Romans 1-4: Paul greets the Roman church, hoping to visit soon, and begins to explain his gospel. First, God’s wrath has been made plain to all wicked and ungodly people. God gave them up to unnatural sexual intercourse. Because they did not acknowledge God, God allowed their minds to be filled with all kinds of evil thoughts–murder, strife, deceit, slander, etc. Paul then addresses hypothetical Jewish sinners, accusing them of hypocrisy in judging Gentiles while committing the same evils themselves. God will judge everyone on the day of wrath, Jew or Gentile. Circumcision is something spiritual and not literal–those who keep the law find favor with God, whether physically circumcised or not.
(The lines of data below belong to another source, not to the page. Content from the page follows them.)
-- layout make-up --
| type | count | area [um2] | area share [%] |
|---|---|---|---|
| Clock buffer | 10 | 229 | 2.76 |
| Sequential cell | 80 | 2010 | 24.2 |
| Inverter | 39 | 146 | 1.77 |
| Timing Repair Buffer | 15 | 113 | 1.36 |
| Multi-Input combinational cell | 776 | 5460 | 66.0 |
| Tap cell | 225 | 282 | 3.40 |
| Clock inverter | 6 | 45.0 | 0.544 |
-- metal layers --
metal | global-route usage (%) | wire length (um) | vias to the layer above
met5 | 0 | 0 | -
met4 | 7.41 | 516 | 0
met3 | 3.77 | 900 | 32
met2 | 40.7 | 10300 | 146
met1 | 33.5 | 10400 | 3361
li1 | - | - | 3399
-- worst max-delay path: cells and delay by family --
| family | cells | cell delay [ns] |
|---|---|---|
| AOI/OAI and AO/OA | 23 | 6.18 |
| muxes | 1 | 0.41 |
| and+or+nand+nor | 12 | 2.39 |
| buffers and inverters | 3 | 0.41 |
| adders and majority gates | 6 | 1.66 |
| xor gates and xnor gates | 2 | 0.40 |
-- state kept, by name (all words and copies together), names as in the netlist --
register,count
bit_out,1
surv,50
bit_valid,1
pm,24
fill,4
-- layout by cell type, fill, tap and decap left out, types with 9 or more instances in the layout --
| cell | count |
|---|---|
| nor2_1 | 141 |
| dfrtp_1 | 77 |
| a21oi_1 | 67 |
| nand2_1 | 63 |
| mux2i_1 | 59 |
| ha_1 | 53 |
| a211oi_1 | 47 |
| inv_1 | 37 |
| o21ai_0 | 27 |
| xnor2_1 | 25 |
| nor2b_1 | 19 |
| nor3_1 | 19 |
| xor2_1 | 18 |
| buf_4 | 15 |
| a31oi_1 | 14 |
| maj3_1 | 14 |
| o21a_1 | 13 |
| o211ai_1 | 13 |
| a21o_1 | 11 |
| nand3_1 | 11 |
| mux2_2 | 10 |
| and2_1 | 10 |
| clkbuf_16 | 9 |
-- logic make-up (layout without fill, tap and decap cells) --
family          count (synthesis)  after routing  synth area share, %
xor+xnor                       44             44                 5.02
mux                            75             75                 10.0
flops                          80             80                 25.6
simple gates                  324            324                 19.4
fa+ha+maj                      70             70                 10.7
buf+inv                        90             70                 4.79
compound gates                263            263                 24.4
### config.mk
export PLATFORM = sky130hd
export DESIGN_NAME = poly_song_sequencer_flat
export DESIGN_NICKNAME = d
export VERILOG_FILES = /design/src/rtl/poly_song_sequencer_pkg.sv /design/src/rtl/poly_song_sequencer_if.sv /design/src/rtl/poly_song_sequencer_beat_countdown.sv /design/src/rtl/poly_song_sequencer.sv /design/src/flat_wrapper.sv
export SDC_FILE = /design/constraint.sdc
export NUM_CORES = 1
export LEC_CHECK = 0
export CAP_MARGIN = 25
export CORE_MARGIN = 1
export CORE_UTILIZATION = 45
export DETAILED_ROUTE_END_ITERATION = 10
export HOLD_SLACK_MARGIN = 0.02
export PLACE_DENSITY = 0.79
export SYNTH_ARGS = -nofsm -noshare
export SYNTH_HDL_FRONTEND = slang
export SYNTH_SLANG_ARGS = --single-unit
export TNS_END_PERCENT = 100
### constraint.sdc
create_clock -name clk -period 2.41 [get_ports clk]
set_input_delay 0.482 -clock clk [delete_from_list [all_inputs] [get_ports clk]]
set_output_delay 0.482 -clock clk [all_outputs]
set_load 0.1 [all_outputs]
### src/rtl/poly_song_sequencer_pkg.sv
`default_nettype none
// +----------------------------------------------------------------------+
// | poly_song_sequencer_pkg                                              |
// | Shared state encoding, default widths and song-ROM field layout      |
// | for the polyphonic song sequencer.                                   |
// | Rev 1.0 - initial release                                            |
// +----------------------------------------------------------------------+
package poly_song_sequencer_pkg;

  localparam int c_def_num_voices  = 3;
  localparam int c_def_note_w      = 6;
  localparam int c_def_dur_w       = 6;
  localparam int c_def_song_sel_w  = 2;
  localparam int c_def_note_addr_w = 5;

  typedef enum logic [2:0] {
    S_PAUSED    = 3'd0,
    S_FETCH     = 3'd1,
    S_DECODE    = 3'd2,
    S_DISPATCH  = 3'd3,
    S_ADVANCE   = 3'd4,
    S_INCREMENT = 3'd5
  } seq_state_e;

  // ROM word is {is_adv, note, dur}: is_adv sits in the MSB.
  function automatic int rom_adv_bit(input int note_w, input int dur_w);
    return note_w + dur_w;
  endfunction

  // The note field starts directly above the duration field.
  function automatic int rom_note_lsb(input int dur_w);
    return dur_w;
  endfunction

endpackage
`default_nettype wire

### src/rtl/poly_song_sequencer_if.sv
`default_nettype none
// +----------------------------------------------------------------------+
// | poly_song_sequencer_if                                               |
// | Song-ROM read bus and voice-bank dispatch bus of the sequencer.      |
// | master = sequencer side, slave = ROM / voice bank side.              |
// | Rev 1.0 - initial release                                            |
// +----------------------------------------------------------------------+
interface poly_song_sequencer_if
  import poly_song_sequencer_pkg::*;
#(
  parameter int NUM_VOICES  = c_def_num_voices,
  parameter int NOTE_W      = c_def_note_w,
  parameter int DUR_W       = c_def_dur_w,
  parameter int SONG_SEL_W  = c_def_song_sel_w,
  parameter int NOTE_ADDR_W = c_def_note_addr_w
);

  logic [SONG_SEL_W+NOTE_ADDR_W-1:0] rom_addr;
  logic [NOTE_W+DUR_W:0]             rom_data;
  logic [NUM_VOICES-1:0]             voice_free;
  logic [NUM_VOICES-1:0]             new_note;
  logic [NOTE_W-1:0]                 note_out;
  logic [DUR_W-1:0]                  dur_out;

  modport master (
    output rom_addr, new_note, note_out, dur_out,
    input  rom_data, voice_free
  );

  modport slave (
    input  rom_addr, new_note, note_out, dur_out,
    output rom_data, voice_free
  );

endinterface
`default_nettype wire

### src/rtl/poly_song_sequencer_beat_countdown.sv
`default_nettype none
// +----------------------------------------------------------------------+
// | poly_song_sequencer_beat_countdown                                   |
// | Loadable beat down-counter used for time-advance events. A load      |
// | wins over a same-cycle beat; hold freezes the count.                 |
// | Rev 1.0 - initial release                                            |
// +----------------------------------------------------------------------+
module poly_song_sequencer_beat_countdown #(
  parameter int DUR_W = 6
) (
  input  wire logic             clk,
  input  wire logic             rst,
  input  wire logic             i_load,
  input  wire logic [DUR_W-1:0] i_value,
  input  wire logic             i_beat,
  input  wire logic             i_hold,
  output logic                  o_zero
);

  logic [DUR_W-1:0] r_cnt;

  // Load the advance length, otherwise count beats down to zero.
  always_ff @(posedge clk or posedge rst) begin
    if (rst) begin
      r_cnt <= '0;
    end else if (i_load) begin
      r_cnt <= i_value;
    end else if (i_beat && !i_hold && (r_cnt != '0)) begin
      r_cnt <= r_cnt - DUR_W'(1);
    end
  end

  assign o_zero = (r_cnt == '0);

endmodule
`default_nettype wire

### src/rtl/poly_song_sequencer.sv
`default_nettype none
// +----------------------------------------------------------------------+
// | poly_song_sequencer                                                  |
// | Walks a song ROM of note / time-advance words, dispatching notes to  |
// | the lowest-index free voice and blocking on advance events for a     |
// | counted number of beats.                                             |
// | Optional: POLY_VOICE_STEAL_EN - with no free voice, steal a voice    |
// | round-robin instead of stalling.                                     |
// | Rev 1.0 - initial release                                            |
// +----------------------------------------------------------------------+
module poly_song_sequencer
  import poly_song_sequencer_pkg::*;
#(
  parameter int NUM_VOICES  = c_def_num_voices,
  parameter int NOTE_W      = c_def_note_w,
  parameter int DUR_W       = c_def_dur_w,
  parameter int SONG_SEL_W  = c_def_song_sel_w,
  parameter int NOTE_ADDR_W = c_def_note_addr_w
) (
  input  wire logic                  clk,
  input  wire logic                  reset,
  input  wire logic                  play,
  input  wire logic [SONG_SEL_W-1:0] song,
  input  wire logic                  beat,
  output logic                       song_done,
  output logic                       busy,
  poly_song_sequencer_if.master      bus
);

  localparam int c_adv_bit  = rom_adv_bit(NOTE_W, DUR_W);
  localparam int c_note_lsb = rom_note_lsb(DUR_W);

  seq_state_e              r_state;
  logic [SONG_SEL_W-1:0]   r_song_q;
  logic [NOTE_ADDR_W-1:0]  r_note_idx;
  logic                    r_resume_adv;
  logic                    r_song_done;
  logic [NOTE_W-1:0]       r_note;
  logic [DUR_W-1:0]        r_dur;

  logic                    w_rom_is_adv;
  logic [NOTE_W-1:0]       w_rom_note;
  logic [DUR_W-1:0]        w_rom_dur;
  logic [NOTE_ADDR_W:0]    w_inc;
  logic                    w_song_chg;
  logic                    w_adv_zero;
  logic                    w_dispatch;
  logic [NUM_VOICES-1:0]   w_strobe;

  // Lowest set bit of the free mask, as a one-hot vector.
  function automatic logic [NUM_VOICES-1:0] lowest_free(input logic [NUM_VOICES-1:0] v);
    logic [NUM_VOICES-1:0] w_sel;
    w_sel = '0;
    for (int i = NUM_VOICES - 1; i >= 0; i--) begin
      if (v[i]) begin
        w_sel    = '0;
        w_sel[i] = 1'b1;
      end
    end
    return w_sel;
  endfunction

  assign w_rom_is_adv = bus.rom_data[c_adv_bit];
  assign w_rom_note   = bus.rom_data[c_note_lsb +: NOTE_W];
  assign w_rom_dur    = bus.rom_data[DUR_W-1:0];
  assign w_inc        = {1'b0, r_note_idx} + (NOTE_ADDR_W+1)'(1);
  assign w_song_chg   = (song != r_song_q);
  assign w_dispatch   = (r_state == S_DISPATCH) && play;

`ifdef POLY_VOICE_STEAL_EN
  localparam int c_ptr_w = (NUM_VOICES > 1) ? $clog2(NUM_VOICES) : 1;

  logic [c_ptr_w-1:0]    r_steal_ptr;
  logic [NUM_VOICES-1:0] w_steal_1h;
  logic                  w_steal;

  assign w_steal = w_dispatch && (bus.voice_free == '0);

  // Victim voice as a one-hot vector.
  always_comb begin
    w_steal_1h              = '0;
    w_steal_1h[r_steal_ptr] = 1'b1;
  end

  // Round-robin victim pointer, moves on after every steal.
  always_ff @(posedge clk or posedge reset) begin
    if (reset) begin
      r_steal_ptr <= '0;
    end else if (w_steal) begin
      r_steal_ptr <= (r_steal_ptr == c_ptr_w'(NUM_VOICES - 1)) ? '0 : r_steal_ptr + c_ptr_w'(1);
    end
  end

  assign w_strobe = !w_dispatch ? '0 : (w_steal ? w_steal_1h : lowest_free(bus.voice_free));
`else
  assign w_strobe = w_dispatch ? lowest_free(bus.voice_free) : '0;
`endif

  poly_song_sequencer_beat_countdown #(
    .DUR_W (DUR_W)
  ) u_countdown (
    .clk     (clk),
    .rst     (reset),
    .i_load  ((r_state == S_DECODE) && w_rom_is_adv),
    .i_value (w_rom_dur),
    .i_beat  (beat),
    .i_hold  ((r_state != S_ADVANCE) || !play),
    .o_zero  (w_adv_zero)
  );

  // Sequencing FSM with registered note, duration and end-of-song pulse.
  always_ff @(posedge clk or posedge reset) begin
    if (reset) begin
      r_state      <= S_PAUSED;
      r_song_q     <= '0;
      r_note_idx   <= '0;
      r_resume_adv <= 1'b0;
      r_song_done  <= 1'b0;
      r_note       <= '0;
      r_dur        <= '0;
    end else begin
      r_song_done <= 1'b0;
      case (r_state)
        S_PAUSED: begin
          r_song_q <= song;
          // A new song restarts from its first entry and forgets any
          // interrupted advance.
          if (w_song_chg) begin
            r_note_idx   <= '0;
            r_resume_adv <= 1'b0;
          end
          if (play) begin
            r_state <= (r_resume_adv && !w_song_chg) ? S_ADVANCE : S_FETCH;
          end
        end
        S_FETCH: begin
          r_state <= play ? S_DECODE : S_PAUSED;
        end
        S_DECODE: begin
          if (w_rom_is_adv) begin
            r_state <= S_ADVANCE;
          end else begin
            r_note  <= w_rom_note;
            r_dur   <= w_rom_dur;
            r_state <= S_DISPATCH;
          end
        end
        S_DISPATCH: begin
          if (!play) begin
            r_state <= S_PAUSED;
          end else if (w_strobe != '0) begin
            r_state <= S_INCREMENT;
          end
        end
        S_ADVANCE: begin
          if (!play) begin
            r_resume_adv <= 1'b1;
            r_state      <= S_PAUSED;
          end else if (w_adv_zero) begin
            r_state <= S_INCREMENT;
          end
        end
        S_INCREMENT: begin
          r_resume_adv <= 1'b0;
          if (w_inc[NOTE_ADDR_W]) begin
            r_note_idx  <= '0;
            r_song_done <= 1'b1;
            r_state     <= S_PAUSED;
          end else begin
            r_note_idx <= w_inc[NOTE_ADDR_W-1:0];
            r_state    <= play ? S_FETCH : S_PAUSED;
          end
        end
        default: begin
          r_state <= S_PAUSED;
        end
      endcase
    end
  end

  assign bus.rom_addr = {r_song_q, r_note_idx};
  assign bus.new_note = w_strobe;
  assign bus.note_out = r_note;
  assign bus.dur_out  = r_dur;
  assign song_done    = r_song_done;
  assign busy         = (r_state != S_PAUSED);

endmodule
`default_nettype wire
### src/flat_wrapper.sv
// flat-port wrapper written by rule: the top's interface ports become plain ports
module poly_song_sequencer_flat import poly_song_sequencer_pkg::*;
#(
  parameter int NUM_VOICES  = c_def_num_voices,
  parameter int NOTE_W      = c_def_note_w,
  parameter int DUR_W       = c_def_dur_w,
  parameter int SONG_SEL_W  = c_def_song_sel_w,
  parameter int NOTE_ADDR_W = c_def_note_addr_w
)
  (clk, reset, play, song, beat, song_done, busy, bus_rom_addr, bus_new_note, bus_note_out, bus_dur_out, bus_rom_data, bus_voice_free);
  poly_song_sequencer_if #(.NUM_VOICES(NUM_VOICES), .NOTE_W(NOTE_W), .DUR_W(DUR_W), .SONG_SEL_W(SONG_SEL_W), .NOTE_ADDR_W(NOTE_ADDR_W)) bus_i ();
  input  wire logic clk;
  input  wire logic reset;
  input  wire logic play;
  input  wire logic [SONG_SEL_W-1:0] song;
  input  wire logic beat;
  output logic song_done;
  output logic busy;
  output wire logic [$bits(bus_i.rom_addr)-1:0] bus_rom_addr;
  output wire logic [$bits(bus_i.new_note)-1:0] bus_new_note;
  output wire logic [$bits(bus_i.note_out)-1:0] bus_note_out;
  output wire logic [$bits(bus_i.dur_out)-1:0] bus_dur_out;
  input wire logic [$bits(bus_i.rom_data)-1:0] bus_rom_data;
  input wire logic [$bits(bus_i.voice_free)-1:0] bus_voice_free;
  assign bus_rom_addr = bus_i.rom_addr;
  assign bus_new_note = bus_i.new_note;
  assign bus_note_out = bus_i.note_out;
  assign bus_dur_out = bus_i.dur_out;
  assign bus_i.rom_data = bus_rom_data;
  assign bus_i.voice_free = bus_voice_free;
  poly_song_sequencer #(.NUM_VOICES(NUM_VOICES), .NOTE_W(NOTE_W), .DUR_W(DUR_W), .SONG_SEL_W(SONG_SEL_W), .NOTE_ADDR_W(NOTE_ADDR_W)) u_core (.clk(clk), .reset(reset), .play(play), .song(song), .beat(beat), .song_done(song_done), .busy(busy), .bus(bus_i));
endmodule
Everybody, both Jews and Gentiles, are under the power of sin–nobody is righteous, and nobody will be justified before God by following the law. God sent Jesus as a sacrifice of atonement; he justifies the one who has faith in Jesus. To Paul, faith is all-important, but it does not overthrow the law–rather, it uploads the law. Paul explains that Abraham had faith in God and his promise to make his descendants great nations, even before he was circumcised. This faith, not circumcision, was what made him righteous; circumcision was only a symbol representing this righteousness. Therefore we will also be righteous if we have faith in God, who raised Jesus from the dead, and who was sacrificed for our sins.
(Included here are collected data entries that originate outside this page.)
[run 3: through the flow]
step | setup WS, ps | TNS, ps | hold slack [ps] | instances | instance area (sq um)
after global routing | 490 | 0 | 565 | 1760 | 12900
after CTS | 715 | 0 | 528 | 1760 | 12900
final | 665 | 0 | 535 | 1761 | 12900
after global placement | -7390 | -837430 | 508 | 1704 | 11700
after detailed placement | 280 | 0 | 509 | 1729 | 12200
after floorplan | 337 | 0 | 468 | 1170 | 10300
- Most scholars believe that Romans 1:3-4 is pre-Pauline–that is, Paul was quoting a creed that he heard or read. This is because the language he uses to refer to Jesus is not found anywhere else in his letters. For example, he says about Jesus, “through the Spirit of holiness [he] was appointed the Son of God in power by his resurrection from the dead.” Note the odd term for the Holy Spirit, and the adoptionist Christology–Jesus was appointed as the Son of God at his resurrection.
- It is interesting that despite emphasizing the importance of faith in God, Paul also says:
For it is not the hearers of the law who are righteous in God’s sight, but the doers of the law who will be justified. When Gentiles, who do not possess the law, do instinctively what the law requires, these, though not having the law, are a law to themselves. They show that what the law requires is written on their hearts, to which their own conscience also bears witness; and their conflicting thoughts will accuse or perhaps excuse them on the day when, according to my gospel, God, through Jesus Christ, will judge the secret thoughts of all (Romans 2:13-16)
Many ancient and modern Jews believed that Gentiles can also be righteous and find favor with God. The modern Jewish view is that any Gentile who follows the seven Noahide laws will be assured of a place in the world to come, the final reward of the righteous.
- Romans 1:26-27 reveal Paul’s views on homosexuality:
Because of this, God gave them over to shameful lusts. Even their women exchanged natural sexual relations for unnatural ones. In the same way the men also abandoned natural relations with women and were inflamed with lust for one another. Men committed shameful acts with other men, and received in themselves the due penalty for their error.
In the first verse, “unnatural” sexual relations may not refer to lesbianism–in Paul’s day, it more often referred to immoderate indulgence in sex. The second verse, however, quite clearly refers to gay sex.